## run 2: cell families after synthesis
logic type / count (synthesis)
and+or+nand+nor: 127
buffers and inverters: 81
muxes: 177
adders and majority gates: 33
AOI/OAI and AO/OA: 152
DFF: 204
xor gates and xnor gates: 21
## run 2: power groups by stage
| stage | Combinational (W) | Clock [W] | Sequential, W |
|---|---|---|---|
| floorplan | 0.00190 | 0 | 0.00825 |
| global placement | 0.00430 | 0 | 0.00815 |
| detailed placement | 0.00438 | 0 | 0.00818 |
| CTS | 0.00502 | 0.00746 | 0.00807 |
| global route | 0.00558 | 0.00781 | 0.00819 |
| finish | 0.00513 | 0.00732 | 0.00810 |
<file path="config.mk">
export PLATFORM = sky130hd
export DESIGN_NAME = rms_voice_activity_hysteresis
export DESIGN_NICKNAME = d
export VERILOG_FILES = /design/src/rtl/rmsvad_pkg.sv /design/src/rtl/rms_voice_activity_hysteresis.sv /design/src/rtl/rmsvad_accum.sv /design/src/rtl/rmsvad_decide.sv
export SDC_FILE = /design/constraint.sdc
export NUM_CORES = 2
export LEC_CHECK = 0
export BUFFER_PORTS_ARGS = -buffer_cell sky130_fd_sc_hd__buf_2
export CORE_MARGIN = 1
export CORE_UTILIZATION = 40
export CTS_CLUSTER_SIZE = 28
export DETAILED_ROUTE_END_ITERATION = 10
export PLACE_DENSITY_LB_ADDON = 0.05
export SYNTH_ARGS = -nofsm -noshare
export SYNTH_HDL_FRONTEND = slang
export SYNTH_SLANG_ARGS = --single-unit
</file>
<file path="constraint.sdc">
create_clock -name clk -period 7.5 [get_ports clk]
set_input_delay 1.125 -clock clk [delete_from_list [all_inputs] [get_ports clk]]
set_output_delay 1.125 -clock clk [all_outputs]
set_load 0.005 [all_outputs]
</file>
===== src/hw/rtl/i2cm_req_if.sv =====
// ============================================================================
// i2cm_req_if
// Input channel: one tick of command and sampled bus lines per beat.
// ============================================================================
interface i2cm_req_if;
  import i2cm_pkg::*;

  logic valid;
  logic ready;
  req_t data;

  modport source (output valid, output data, input ready);
  modport sink (input valid, input data, output ready);
endinterface


===== src/hw/rtl/i2cm_rsp_if.sv =====
// ============================================================================
// i2cm_rsp_if
// Output channel: line drives and status for one tick per beat.
// ============================================================================
interface i2cm_rsp_if;
  import i2cm_pkg::*;

  logic valid;
  logic ready;
  rsp_t data;

  modport source (output valid, output data, input ready);
  modport sink (input valid, input data, output ready);
endinterface
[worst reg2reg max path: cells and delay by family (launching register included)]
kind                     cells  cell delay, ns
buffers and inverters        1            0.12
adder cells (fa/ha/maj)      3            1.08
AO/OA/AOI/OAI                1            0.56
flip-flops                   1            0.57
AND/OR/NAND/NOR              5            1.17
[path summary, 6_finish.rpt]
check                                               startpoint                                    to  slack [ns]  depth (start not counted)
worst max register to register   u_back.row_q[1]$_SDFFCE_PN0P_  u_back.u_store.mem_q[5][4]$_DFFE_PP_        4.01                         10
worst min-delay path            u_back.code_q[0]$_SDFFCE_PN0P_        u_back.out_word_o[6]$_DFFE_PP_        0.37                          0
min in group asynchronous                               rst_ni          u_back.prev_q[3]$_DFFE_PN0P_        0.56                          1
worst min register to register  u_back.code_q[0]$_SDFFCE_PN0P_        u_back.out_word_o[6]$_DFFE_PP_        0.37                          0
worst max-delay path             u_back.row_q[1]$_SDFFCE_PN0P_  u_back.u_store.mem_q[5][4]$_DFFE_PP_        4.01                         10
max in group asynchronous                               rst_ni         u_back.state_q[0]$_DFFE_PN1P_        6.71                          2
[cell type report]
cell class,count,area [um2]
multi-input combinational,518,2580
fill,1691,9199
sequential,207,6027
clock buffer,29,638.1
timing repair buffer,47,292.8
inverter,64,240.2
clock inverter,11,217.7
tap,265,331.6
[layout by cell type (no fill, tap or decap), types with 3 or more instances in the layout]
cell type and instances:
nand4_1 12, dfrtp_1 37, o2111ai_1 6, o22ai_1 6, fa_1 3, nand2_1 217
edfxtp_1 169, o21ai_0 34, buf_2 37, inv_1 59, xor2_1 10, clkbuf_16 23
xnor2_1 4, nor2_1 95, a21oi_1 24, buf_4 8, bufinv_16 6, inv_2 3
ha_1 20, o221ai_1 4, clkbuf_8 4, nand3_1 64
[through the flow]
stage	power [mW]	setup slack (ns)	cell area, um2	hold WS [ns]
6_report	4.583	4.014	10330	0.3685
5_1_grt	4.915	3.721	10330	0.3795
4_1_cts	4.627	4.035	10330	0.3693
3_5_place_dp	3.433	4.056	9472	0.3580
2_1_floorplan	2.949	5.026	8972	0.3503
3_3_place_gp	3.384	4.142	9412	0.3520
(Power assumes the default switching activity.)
===== config.mk =====
export PLATFORM = sky130hd
export DESIGN_NAME = byte_ring_fifo_unit
export DESIGN_NICKNAME = d
export VERILOG_FILES = /design/src/hdl/brf_pkg.sv /design/src/hdl/byte_ring_fifo_unit.sv
export VERILOG_INCLUDE_DIRS = /design/src /design/src/hdl
export SDC_FILE = /design/constraint.sdc
export NUM_CORES = 1
export LEC_CHECK = 0
export BUFFER_PORTS_ARGS = -buffer_cell sky130_fd_sc_hd__clkbuf_2
export CORE_ASPECT_RATIO = 1.1
export CORE_MARGIN = 8
export CORE_UTILIZATION = 45
export CTS_BUF_LIST = sky130_fd_sc_hd__clkbuf_4
export CTS_CLUSTER_SIZE = 40
export DETAILED_ROUTE_END_ITERATION = 7
export SKIP_CTS_REPAIR_TIMING = 1
export SYNTH_ARGS = -nofsm -noshare
export SYNTH_HDL_FRONTEND = slang
export SYNTH_SLANG_ARGS = --single-unit

===== constraint.sdc =====
create_clock -name clk_i -period 14.9 [get_ports clk_i]
set_input_delay 0.745 -clock clk_i [delete_from_list [all_inputs] [get_ports clk_i]]
set_output_delay 0.745 -clock clk_i [all_outputs]
set_load 0.02 [all_outputs]

===== src/hdl/byte_ring_fifo_unit_assert.svh =====
// Assertion macros for the byte ring FIFO.
// Depends on clk_i and rst_ni being visible where the macros are used.
`ifndef BYTE_RING_FIFO_UNIT_ASSERT_SVH
`define BYTE_RING_FIFO_UNIT_ASSERT_SVH

// The property must hold at every clock edge outside reset.
`define BRF_ASSERT(lbl, prop, msg) \
  lbl: assert property (@(posedge clk_i) disable iff (!rst_ni) (prop)) else $error(msg);

// The antecedent implies the consequent at the same edge.
`define BRF_ASSERT_IMP(lbl, ante, cons, msg) \
  lbl: assert property (@(posedge clk_i) disable iff (!rst_ni) (ante) |-> (cons)) \
    else $error(msg);

`endif


===== src/hdl/brf_pkg.sv =====
// Shared constants and types for the byte ring FIFO.
// No dependencies.
package brf_pkg;

  localparam int unsigned DataW      = 8;
  localparam int unsigned CmdW       = 3;
  localparam int unsigned SizeW      = 7;
  localparam int unsigned AmountW    = 7;
  localparam int unsigned LevelW     = 7;
  localparam int unsigned DepthDef   = 64;
  localparam logic [SizeW-1:0] SizeReset = 7'd64;

  // Command codes carried by cmd_i.
  typedef enum logic [CmdW-1:0] {
    CMD_PUSH  = 3'd0,
    CMD_POP   = 3'd1,
    CMD_PEEK  = 3'd2,
    CMD_DROP  = 3'd3,
    CMD_CLEAR = 3'd4
  } cmd_e;

  // Sequencer states, one-hot.
  typedef enum logic [1:0] {
    S_IDLE = 2'b01,
    S_READ = 2'b10
  } state_e;

endpackage


===== src/hdl/byte_ring_fifo_unit.sv =====
// Top level of the byte ring FIFO: command decode, pointers and storage.
// Depends on brf_pkg and byte_ring_fifo_unit_assert.svh.
//
// Usage: commands enter on the in channel (valid/ready) and results leave on
// the out channel (valid/ready); each beat carries one result. Push, drop,
// clear and refused commands give one result, registered in the cycle after
// the command is accepted. Pop gives one byte, which passes through the
// registered read port of the storage memory and then the output register.
// Peek of k bytes gives its first byte by the same path and then one byte
// per cycle while the receiver is ready, paced by the memory's single read port.
// Push, drop and clear sustain one command per cycle while the receiver is
// ready; pop and peek hold off new commands until their last byte is registered.
// A new command is taken while the previous result sits in the output
// register, as long as that register is taken in the same cycle.
// When the receiver stalls, the output register holds its beat and a peek
// in progress waits with its next byte already read.
// Reset empties the FIFO and sets size_in_use to 64; the storage contents
// are not cleared, as only written entries are ever read. A write on the
// configuration port sets the size and also empties the FIFO.
module byte_ring_fifo_unit #(
  parameter int unsigned DEPTH = brf_pkg::DepthDef
) (
  input  logic                       clk_i,
  input  logic                       rst_ni,
  input  logic                       cfg_we_i,
  input  logic [brf_pkg::SizeW-1:0]  size_in_use_i,
  input  logic                       in_valid_i,
  output logic                       in_ready_o,
  input  logic [brf_pkg::CmdW-1:0]   cmd_i,
  input  logic [brf_pkg::DataW-1:0]  data_in_i,
  input  logic [brf_pkg::AmountW-1:0] amount_i,
  output logic                       out_valid_o,
  input  logic                       out_ready_i,
  output logic [brf_pkg::DataW-1:0]  data_out_o,
  output logic                       data_valid_o,
  output logic                       ok_o,
  output logic                       last_o,
  output logic [brf_pkg::LevelW-1:0] level_o,
  output logic                       is_full_o,
  output logic                       is_empty_o
);
  import brf_pkg::*;

  localparam int unsigned PtrW = $clog2(DEPTH);
  localparam int unsigned CntW = $clog2(DEPTH + 1);

  // Wrapping increment of a pointer within the effective size.
  function automatic logic [PtrW-1:0] ptr_inc(input logic [PtrW-1:0] p,
                                              input logic [CntW-1:0] sz);
    logic [CntW-1:0] nxt;
    nxt = CntW'(p) + CntW'(1);
    if (nxt == sz) begin
      ptr_inc = '0;
    end else begin
      ptr_inc = nxt[PtrW-1:0];
    end
  endfunction

  // Control registers.
  state_e            state_q, state_d;
  logic [SizeW-1:0]  size_q, size_d;
  logic [PtrW-1:0]   rd_ptr_q, rd_ptr_d;
  logic [PtrW-1:0]   wr_ptr_q, wr_ptr_d;
  logic [CntW-1:0]   level_q, level_d;
  logic [PtrW-1:0]   peek_ptr_q, peek_ptr_d;
  logic [CntW-1:0]   cnt_q, cnt_d;
  logic              out_valid_q, out_valid_d;

  // Output payload registers.
  logic [DataW-1:0]  out_data_q, out_data_d;
  logic              out_dvalid_q, out_dvalid_d;
  logic              out_ok_q, out_ok_d;
  logic              out_last_q, out_last_d;
  logic [CntW-1:0]   out_level_q, out_level_d;
  logic              out_full_q, out_full_d;
  logic              out_empty_q, out_empty_d;

  // Storage memory and its port controls.
  logic [DataW-1:0]  mem_q [DEPTH];
  logic [DataW-1:0]  rd_data_q;
  logic              mem_we, mem_re;
  logic [PtrW-1:0]   mem_raddr;

  // Combinational helpers.
  logic [CntW-1:0]   sz_eff;
  logic              in_acc;
  logic              out_free;
  logic [LevelW-1:0] level_ext;
  logic [CntW-1:0]   len;
  logic [CntW:0]     drop_sum;

  // Effective size: zero acts as one, above DEPTH acts as DEPTH.
  always_comb begin
    if (size_q == '0) begin
      sz_eff = CntW'(1);
    end else if (size_q > SizeW'(DEPTH)) begin
      sz_eff = CntW'(DEPTH);
    end else begin
      sz_eff = size_q[CntW-1:0];
    end
  end

  assign out_free   = !out_valid_q || out_ready_i;
  assign in_ready_o = (state_q == S_IDLE) && out_free;
  assign in_acc     = in_valid_i && in_ready_o;

  // Clamped run length for peek and drop, and the drop pointer sum.
  assign level_ext = LevelW'(level_q);
  assign len       = (amount_i < level_ext) ? amount_i[CntW-1:0] : level_q;
  assign drop_sum  = (CntW+1)'(rd_ptr_q) + (CntW+1)'(len);

  // Command decode and read sequencing.
  always_comb begin
    state_d      = state_q;
    size_d       = size_q;
    rd_ptr_d     = rd_ptr_q;
    wr_ptr_d     = wr_ptr_q;
    level_d      = level_q;
    peek_ptr_d   = peek_ptr_q;
    cnt_d        = cnt_q;
    out_valid_d  = out_valid_q && !out_ready_i;
    out_data_d   = out_data_q;
    out_dvalid_d = out_dvalid_q;
    out_ok_d     = out_ok_q;
    out_last_d   = out_last_q;
    mem_we       = 1'b0;
    mem_re       = 1'b0;
    mem_raddr    = rd_ptr_q;

    case (state_q)
      S_IDLE: begin
        if (in_acc) begin
          // Default beat: refused, no data.
          out_valid_d  = 1'b1;
          out_data_d   = '0;
          out_dvalid_d = 1'b0;
          out_ok_d     = 1'b0;
          out_last_d   = 1'b1;
          case (cmd_i)
            CMD_PUSH: begin
              if (level_q < sz_eff) begin
                mem_we   = 1'b1;
                wr_ptr_d = ptr_inc(wr_ptr_q, sz_eff);
                level_d  = level_q + CntW'(1);
                out_ok_d = 1'b1;
              end
            end
            CMD_POP: begin
              if (level_q != '0) begin
                mem_re      = 1'b1;
                rd_ptr_d    = ptr_inc(rd_ptr_q, sz_eff);
                level_d     = level_q - CntW'(1);
                cnt_d       = CntW'(1);
                out_valid_d = 1'b0;
                state_d     = S_READ;
              end
            end
            CMD_PEEK: begin
              if (level_q != '0) begin
                if (len == '0) begin
                  out_ok_d = 1'b1;
                end else begin
                  mem_re      = 1'b1;
                  peek_ptr_d  = ptr_inc(rd_ptr_q, sz_eff);
                  cnt_d       = len;
                  out_valid_d = 1'b0;
                  state_d     = S_READ;
                end
              end
            end
            CMD_DROP: begin
              if (level_q != '0) begin
                if (drop_sum >= (CntW+1)'(sz_eff)) begin
                  rd_ptr_d = PtrW'(drop_sum - (CntW+1)'(sz_eff));
                end else begin
                  rd_ptr_d = drop_sum[PtrW-1:0];
                end
                level_d  = level_q - len;
                out_ok_d = 1'b1;
              end
            end
            CMD_CLEAR: begin
              rd_ptr_d = '0;
              wr_ptr_d = '0;
              level_d  = '0;
              out_ok_d = 1'b1;
            end
            default: begin
              out_ok_d = 1'b0;
            end
          endcase
        end
      end
      S_READ: begin
        // The byte held in the read register moves into the output register once free.
        if (out_free) begin
          out_valid_d  = 1'b1;
          out_data_d   = rd_data_q;
          out_dvalid_d = 1'b1;
          out_ok_d     = 1'b1;
          out_last_d   = (cnt_q == CntW'(1));
          cnt_d        = cnt_q - CntW'(1);
          if (cnt_q == CntW'(1)) begin
            state_d = S_IDLE;
          end else begin
            mem_re     = 1'b1;
            mem_raddr  = peek_ptr_q;
            peek_ptr_d = ptr_inc(peek_ptr_q, sz_eff);
          end
        end
      end
      default: begin
        state_d = S_IDLE;
      end
    endcase

    // A size write empties the FIFO; the user must send it only while idle, as the block does not enforce this.
    if (cfg_we_i) begin
      size_d   = size_in_use_i;
      rd_ptr_d = '0;
      wr_ptr_d = '0;
      level_d  = '0;
    end
  end

  // Status fields always reflect the level after the command.
  always_comb begin
    if (state_q == S_READ) begin
      out_level_d = level_q;
    end else begin
      out_level_d = level_d;
    end
    out_full_d  = (out_level_d == sz_eff);
    out_empty_d = (out_level_d == '0);
    if (!(out_valid_d && !(out_valid_q && !out_ready_i))) begin
      out_level_d = out_level_q;
      out_full_d  = out_full_q;
      out_empty_d = out_empty_q;
    end
  end

  // Control state.
  always_ff @(posedge clk_i or negedge rst_ni) begin
    if (!rst_ni) begin
      state_q     <= S_IDLE;
      size_q      <= SizeReset;
      rd_ptr_q    <= '0;
      wr_ptr_q    <= '0;
      level_q     <= '0;
      peek_ptr_q  <= '0;
      cnt_q       <= '0;
      out_valid_q <= 1'b0;
    end else begin
      state_q     <= state_d;
      size_q      <= size_d;
      rd_ptr_q    <= rd_ptr_d;
      wr_ptr_q    <= wr_ptr_d;
      level_q     <= level_d;
      peek_ptr_q  <= peek_ptr_d;
      cnt_q       <= cnt_d;
      out_valid_q <= out_valid_d;
    end
  end

  // Output payload, no reset needed.
  always_ff @(posedge clk_i) begin
    out_data_q   <= out_data_d;
    out_dvalid_q <= out_dvalid_d;
    out_ok_q     <= out_ok_d;
    out_last_q   <= out_last_d;
    out_level_q  <= out_level_d;
    out_full_q   <= out_full_d;
    out_empty_q  <= out_empty_d;
  end

  // Storage memory: one write port, one registered read port.
  always_ff @(posedge clk_i) begin
    if (mem_we) begin
      mem_q[wr_ptr_q] <= data_in_i;
    end
    if (mem_re) begin
      rd_data_q <= mem_q[mem_raddr];
    end
  end

  assign out_valid_o  = out_valid_q;
  assign data_out_o   = out_data_q;
  assign data_valid_o = out_dvalid_q;
  assign ok_o         = out_ok_q;
  assign last_o       = out_last_q;
  assign level_o      = LevelW'(out_level_q);
  assign is_full_o    = out_full_q;
  assign is_empty_o   = out_empty_q;

  // Checks on pointer and sequencer consistency.
`include "byte_ring_fifo_unit_assert.svh"

  `BRF_ASSERT(a_level_in_range, level_q <= sz_eff, "level exceeds size in use")
  `BRF_ASSERT(a_rd_ptr_in_range, CntW'(rd_ptr_q) < sz_eff, "read pointer beyond size")
  `BRF_ASSERT(a_wr_ptr_in_range, CntW'(wr_ptr_q) < sz_eff, "write pointer beyond size")
  `BRF_ASSERT_IMP(a_read_has_count, state_q == S_READ, cnt_q != '0, "read state with no bytes left")

endmodule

▸ EXERCISE PROMPT
Once you reach the line with "cell delay, ns" in the data above, copy it and every line after it exactly, up to and including the line with "worst max register".

▸ OUTPUT BELOW
kind                     cells  cell delay, ns
buffers and inverters        1            0.12
adder cells (fa/ha/maj)      3            1.08
AO/OA/AOI/OAI                1            0.56
flip-flops                   1            0.57
AND/OR/NAND/NOR              5            1.17
[path summary, 6_finish.rpt]
check                                               startpoint                                    to  slack [ns]  depth (start not counted)
worst max register to register   u_back.row_q[1]$_SDFFCE_PN0P_  u_back.u_store.mem_q[5][4]$_DFFE_PP_        4.01                         10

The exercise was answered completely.